(Stored data)

File: config.mk
export PLATFORM = sky130hd
export DESIGN_NAME = pres_sel_gen
export DESIGN_NICKNAME = d
export VERILOG_FILES = /design/src/rtl/pres_sel_gen.sv
export SDC_FILE = /design/constraint.sdc
export NUM_CORES = 1
export LEC_CHECK = 0
export CAP_MARGIN = 30
export CORE_MARGIN = 8
export CORE_UTILIZATION = 53
export DETAILED_ROUTE_END_ITERATION = 7
export PLACE_DENSITY = 0.82
export SLEW_MARGIN = 20
export SYNTH_ARGS = -nofsm -noshare
export SYNTH_HDL_FRONTEND = slang
export SYNTH_SLANG_ARGS = --single-unit
File: constraint.sdc
create_clock -name CLK -period 2.83 [get_ports CLK]
set_clock_uncertainty 0.05 [all_clocks]
set_input_delay 0.566 -clock CLK [delete_from_list [all_inputs] [get_ports CLK]]
set_output_delay 0.566 -clock CLK [all_outputs]
set_load 0.01 [all_outputs]
--- config.mk ---
export PLATFORM = sky130hd
export DESIGN_NAME = mac_lane_sched
export DESIGN_NICKNAME = d
export VERILOG_FILES = /design/src/rtl/mac_lane_sched.sv
export SDC_FILE = /design/constraint.sdc
export NUM_CORES = 1
export LEC_CHECK = 0
export BUFFER_PORTS_ARGS = -buffer_cell sky130_fd_sc_hd__buf_2
export CORE_ASPECT_RATIO = 0.6
export CORE_MARGIN = 2
export CORE_UTILIZATION = 57
export DETAILED_ROUTE_END_ITERATION = 6
export GPL_TIMING_DRIVEN = 0
export PLACE_DENSITY = 0.81
export SLEW_MARGIN = 20
export SYNTH_ARGS = -nofsm -noshare
export SYNTH_HDL_FRONTEND = slang
export SYNTH_SLANG_ARGS = --single-unit
--- constraint.sdc ---
create_clock -name clk -period 3.6 [get_ports clk]
set_input_delay 0.36 -clock clk [delete_from_list [all_inputs] [get_ports clk]]
set_output_delay 0.36 -clock clk [all_outputs]
set_load 0.005 [all_outputs]
--- src/rtl/mac_lane_sched.sv ---
// mac_lane_sched
// Sequencing controller for the eight-group MAC lane array. It latches one
// layer instruction as the lane configuration. It then gates the weight-load
// phase and the IFM issue phase. It also tracks the in-flight accumulations of
// each lane group until every group has returned its output_end. It handles
// handshakes only; no data passes through this block.
//
// Ports
//   clk, rst_n          clock, asynchronous active-low reset
//   i_inst_valid/o_inst_ready, i_inst   instruction handshake and payload
//                                        (packed mac_instruction_port)
//   o_lane_cfg          registered instruction driven to all lanes
//   i_wfm_valid/o_wfm_ready, i_wfm_is_last, o_wfm_load   weight phase
//   i_ifm_valid/o_ifm_ready, i_ifm_accum_end, i_ifm_last, o_ifm_issue
//                                        IFM phase
//   i_ofm_end           per-group output_end pulses from the lanes
//   o_busy, o_done      state != IDLE, one-cycle completion pulse
//   o_err               sticky: [0] count underflow, [1] drain timeout
//
// Optional build macro MAC_LANE_SCHED_PERF_EN adds the saturating performance
// counters o_perf_run_cyc, o_perf_stall_cyc and o_perf_drain_cyc.
//
// state | meaning
// ------+-----------------------------------------------------------
// IDLE  | waiting for an instruction, o_inst_ready high
// WLOAD | accepting weight beats until the last one
// RUN   | issuing IFM beats, counting outstanding accumulations
// DRAIN | waiting for all groups to return output_end (timed)
// DONE  | one-cycle o_done pulse, then back to IDLE

module mac_lane_sched #(
    parameter int N_GROUP       = 8,
    parameter int MAX_OUTST     = 4,
    parameter int DRAIN_TIMEOUT = 1023,
    parameter int INST_W        = 16
) (
    input  logic                 clk,
    input  logic                 rst_n,
    input  logic                 i_inst_valid,
    output logic                 o_inst_ready,
    input  logic [INST_W-1:0]    i_inst,
    output logic [INST_W-1:0]    o_lane_cfg,
    input  logic                 i_wfm_valid,
    output logic                 o_wfm_ready,
    input  logic                 i_wfm_is_last,
    output logic                 o_wfm_load,
    input  logic                 i_ifm_valid,
    output logic                 o_ifm_ready,
    input  logic [N_GROUP-1:0]   i_ifm_accum_end,
    input  logic                 i_ifm_last,
    output logic [N_GROUP-1:0]   o_ifm_issue,
    input  logic [N_GROUP-1:0]   i_ofm_end,
    output logic                 o_busy,
    output logic                 o_done,
    output logic [1:0]           o_err
`ifdef MAC_LANE_SCHED_PERF_EN
    ,
    output logic [31:0]          o_perf_run_cyc,
    output logic [31:0]          o_perf_stall_cyc,
    output logic [15:0]          o_perf_drain_cyc
`endif
);

    localparam int CNT_W = 4;
    localparam int TMR_W = 10;
    localparam logic [TMR_W-1:0] TMR_LOAD = TMR_W'(DRAIN_TIMEOUT - 1);
    localparam logic [CNT_W-1:0] CNT_MAX  = CNT_W'(MAX_OUTST);

    typedef enum logic [2:0] {
        S_IDLE  = 3'd0,
        S_WLOAD = 3'd1,
        S_RUN   = 3'd2,
        S_DRAIN = 3'd3,
        S_DONE  = 3'd4
    } state_t;

    state_t                        state_q, state_d;
    logic                          rdy_en_q;
    logic [N_GROUP-1:0][CNT_W-1:0] cnt_q, cnt_d;
    logic [TMR_W-1:0]              tmr_q, tmr_d;
    logic [1:0]                    err_d;
    logic [N_GROUP-1:0]            full, inc, dec, uflow;
    logic                          inst_acc, ifm_rdy, ifm_acc, all_zero, tmo, cnt_en;

    // Ready is withheld only for the reset cycles so that every handshake
    // output reads 0 while rst_n is low.
    assign inst_acc = (state_q == S_IDLE) & rdy_en_q & i_inst_valid;
    assign all_zero = (cnt_q == '0);
    assign cnt_en   = (state_q != S_IDLE);

    always_comb begin
        full = '0;
        for (int g = 0; g < N_GROUP; g++)
            full[g] = (cnt_q[g] == CNT_MAX);
    end

    // Stall only when a beat would push an already-full group over the limit.
    assign ifm_rdy     = (state_q == S_RUN) & ~(|(i_ifm_accum_end & full));
    assign ifm_acc     = ifm_rdy & i_ifm_valid;
    assign o_ifm_ready = ifm_rdy;
    assign o_ifm_issue = {N_GROUP{ifm_acc}};

    always_ff @(posedge clk or negedge rst_n) begin
        if (!rst_n) begin
            state_q  <= S_IDLE;
            rdy_en_q <= 1'b0;
        end else begin
            state_q  <= state_d;
            rdy_en_q <= 1'b1;
        end
    end

    always_comb begin
        state_d      = state_q;
        o_inst_ready = 1'b0;
        o_wfm_ready  = 1'b0;
        o_wfm_load   = 1'b0;
        o_done       = 1'b0;
        o_busy       = 1'b1;
        tmo          = 1'b0;
        case (state_q)
            S_IDLE: begin
                o_busy       = 1'b0;
                o_inst_ready = rdy_en_q;
                if (inst_acc)
                    state_d = S_WLOAD;
            end
            S_WLOAD: begin
                o_wfm_ready = 1'b1;
                o_wfm_load  = i_wfm_valid;
                if (i_wfm_valid && i_wfm_is_last)
                    state_d = S_RUN;
            end
            S_RUN: begin
                if (ifm_acc && i_ifm_last)
                    state_d = S_DRAIN;
            end
            S_DRAIN: begin
                if (all_zero) begin
                    state_d = S_DONE;
                end else if (tmr_q == '0) begin
                    tmo     = 1'b1;
                    state_d = S_DONE;
                end
            end
            S_DONE: begin
                o_done  = 1'b1;
                state_d = S_IDLE;
            end
            default: state_d = S_IDLE;
        endcase
    end

    // A dec against an empty counter is dropped and flagged.
    // Inc and dec together cancel out.
    always_comb begin
        inc   = '0;
        dec   = '0;
        uflow = '0;
        cnt_d = cnt_q;
        for (int g = 0; g < N_GROUP; g++) begin
            inc[g]   = ifm_acc & i_ifm_accum_end[g];
            dec[g]   = cnt_en & i_ofm_end[g];
            uflow[g] = dec[g] & ~inc[g] & (cnt_q[g] == '0);
            if (tmo)
                cnt_d[g] = '0;
            else if (inc[g] && !dec[g])
                cnt_d[g] = cnt_q[g] + CNT_W'(1);
            else if (dec[g] && !inc[g] && (cnt_q[g] != '0))
                cnt_d[g] = cnt_q[g] - CNT_W'(1);
        end
    end

    // Down-counter preloaded outside DRAIN. Terminal count 0 is reached in
    // the DRAIN_TIMEOUT-th DRAIN cycle.
    always_comb begin
        if (state_q != S_DRAIN)
            tmr_d = TMR_LOAD;
        else if (tmr_q != '0)
            tmr_d = tmr_q - TMR_W'(1);
        else
            tmr_d = tmr_q;
    end

    always_comb begin
        err_d = o_err;
        if (inst_acc) begin
            err_d = '0;
        end else begin
            if (|uflow)
                err_d[0] = 1'b1;
            if (tmo)
                err_d[1] = 1'b1;
        end
    end

    always_ff @(posedge clk or negedge rst_n) begin
        if (!rst_n) begin
            cnt_q      <= '0;
            tmr_q      <= '0;
            o_err      <= '0;
            o_lane_cfg <= '0;
        end else begin
            cnt_q <= cnt_d;
            tmr_q <= tmr_d;
            o_err <= err_d;
            if (inst_acc)
                o_lane_cfg <= i_inst;
        end
    end

`ifdef MAC_LANE_SCHED_PERF_EN
    always_ff @(posedge clk or negedge rst_n) begin
        if (!rst_n) begin
            o_perf_run_cyc   <= '0;
            o_perf_stall_cyc <= '0;
            o_perf_drain_cyc <= '0;
        end else if (inst_acc) begin
            o_perf_run_cyc   <= '0;
            o_perf_stall_cyc <= '0;
            o_perf_drain_cyc <= '0;
        end else begin
            if ((state_q == S_RUN) && !(&o_perf_run_cyc))
                o_perf_run_cyc <= o_perf_run_cyc + 32'd1;
            if ((state_q == S_RUN) && i_ifm_valid && !ifm_rdy && !(&o_perf_stall_cyc))
                o_perf_stall_cyc <= o_perf_stall_cyc + 32'd1;
            if ((state_q == S_DRAIN) && !(&o_perf_drain_cyc))
                o_perf_drain_cyc <= o_perf_drain_cyc + 16'd1;
        end
    end
`else
    // Performance counters are not built in this configuration.
`endif

endmodule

→ Assignment: Pull from the data each line where the string "every" turns up.

→ Exercise response:
// each lane group until every group has returned its output_end. It handles
    // Ready is withheld only for the reset cycles so that every handshake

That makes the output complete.